Deliver aBL in aliquots of 72 joules per centimeters squared until the total dose of 360 joules per centimeters squared is reached. After each light dose, perform bioluminescence imaging of the mouse burns, as demonstrated earlier in this video. For the untreated control group, perform bioluminescence imaging of the mouse burns using the same time intervals as used for the ABL-treated group.
The A.baumannii bacterial strain was made bioluminescent by the transfection of the luxCDABE opera. This figure shows successive bacterial luminescence images from a representative mouse burn infected with five times 10 to the sixth A.baumannii and exposed to 360 joules per centimeters squared of aBL, 24 hours after bacterial inoculation. As demonstrated in this panel, the bacterial luminescence was almost eradicated after an exposure of 360 joules per centimeters squared of aBL was delivered.

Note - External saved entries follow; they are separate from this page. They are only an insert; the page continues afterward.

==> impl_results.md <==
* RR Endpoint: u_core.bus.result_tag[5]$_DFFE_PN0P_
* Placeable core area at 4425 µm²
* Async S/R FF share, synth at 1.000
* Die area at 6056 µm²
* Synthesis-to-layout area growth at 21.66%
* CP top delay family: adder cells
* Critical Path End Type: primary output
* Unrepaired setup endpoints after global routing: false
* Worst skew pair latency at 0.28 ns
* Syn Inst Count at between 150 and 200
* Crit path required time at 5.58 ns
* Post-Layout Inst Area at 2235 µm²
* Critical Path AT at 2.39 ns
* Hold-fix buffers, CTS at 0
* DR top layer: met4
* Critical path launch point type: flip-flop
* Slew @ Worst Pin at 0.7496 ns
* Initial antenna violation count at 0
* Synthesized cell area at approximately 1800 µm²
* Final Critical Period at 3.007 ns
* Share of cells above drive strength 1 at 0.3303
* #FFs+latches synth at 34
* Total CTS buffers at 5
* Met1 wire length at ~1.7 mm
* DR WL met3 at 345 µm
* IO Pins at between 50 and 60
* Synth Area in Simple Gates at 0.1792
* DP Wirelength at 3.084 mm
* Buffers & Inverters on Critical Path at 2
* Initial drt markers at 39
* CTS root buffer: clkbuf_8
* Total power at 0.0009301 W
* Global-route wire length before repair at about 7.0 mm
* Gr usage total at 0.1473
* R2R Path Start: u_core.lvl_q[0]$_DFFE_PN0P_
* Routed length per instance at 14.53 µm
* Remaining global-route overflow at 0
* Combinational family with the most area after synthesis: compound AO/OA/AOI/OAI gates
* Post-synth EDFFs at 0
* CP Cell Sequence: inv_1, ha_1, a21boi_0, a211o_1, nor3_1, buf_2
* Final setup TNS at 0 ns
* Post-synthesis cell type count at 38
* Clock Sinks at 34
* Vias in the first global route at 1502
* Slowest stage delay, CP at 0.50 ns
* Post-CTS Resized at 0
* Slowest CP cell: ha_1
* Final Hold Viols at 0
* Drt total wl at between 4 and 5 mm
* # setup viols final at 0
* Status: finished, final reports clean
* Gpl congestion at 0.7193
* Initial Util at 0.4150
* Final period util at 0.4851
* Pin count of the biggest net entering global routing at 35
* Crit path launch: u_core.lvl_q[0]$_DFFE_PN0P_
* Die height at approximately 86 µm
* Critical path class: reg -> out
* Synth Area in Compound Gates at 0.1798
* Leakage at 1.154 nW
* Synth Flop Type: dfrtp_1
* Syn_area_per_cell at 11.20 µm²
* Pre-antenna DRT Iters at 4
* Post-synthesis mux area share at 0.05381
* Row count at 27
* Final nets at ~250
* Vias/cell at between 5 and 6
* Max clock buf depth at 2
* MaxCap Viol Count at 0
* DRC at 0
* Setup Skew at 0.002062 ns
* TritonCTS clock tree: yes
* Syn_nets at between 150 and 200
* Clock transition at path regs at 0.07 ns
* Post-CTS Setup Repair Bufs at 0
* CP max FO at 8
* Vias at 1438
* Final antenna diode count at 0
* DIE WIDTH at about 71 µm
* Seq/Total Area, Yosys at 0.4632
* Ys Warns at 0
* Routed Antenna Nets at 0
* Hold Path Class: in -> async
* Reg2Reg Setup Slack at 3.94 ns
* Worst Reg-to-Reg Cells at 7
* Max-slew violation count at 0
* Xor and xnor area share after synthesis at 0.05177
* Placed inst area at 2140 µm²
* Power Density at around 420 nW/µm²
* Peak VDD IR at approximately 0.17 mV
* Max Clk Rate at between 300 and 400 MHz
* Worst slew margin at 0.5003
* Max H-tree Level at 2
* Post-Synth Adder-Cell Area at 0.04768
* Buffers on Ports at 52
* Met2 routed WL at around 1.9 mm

Shown here is a gram stain of the histological section of a representative mouse skin burned specimen harvested at 24 hours post-inoculation, that demonstrates the presence of A.baumannii biofilms on the surface of the infected burn. This plot illustrates the dose response curve of the mean bacterial luminescence from mouse burns infected with five times 10 to the sixth A.baumannii and treated with aBL 24 hours after bacterial inoculation. To achieve a three log base 10 inactivation of A.baumannii in mouse burns, approximately 360 joules per centimeters squared aBL was required.
The bacterial luminescence of the mouse burns unexposed to aBL remained almost unchanged during an equivalent period of time. Once mastered, this technique can be done in one hour if it's performed properly. While attempting this procedure, it's important to get the access to bioluminescence strains of bacteria.
After it's development, this technique paved the way for researchers in the field of light based antimicrobial therapy to explore the use of antimicrobial blue light, without an exogenous photosensitizer, against localized bacterial infections, including those caused by multidrug-resistant strains. After watching this video, you should have a good understanding of how to use antimicrobial blue light to prevent and treat localized infectious diseases. Don't forget, that working with visible light and pathogenic bacteria can be extremely hazardous.
And precautions such as wearing laboratory gloves and light protected goggles should always be taken while performing this procedure.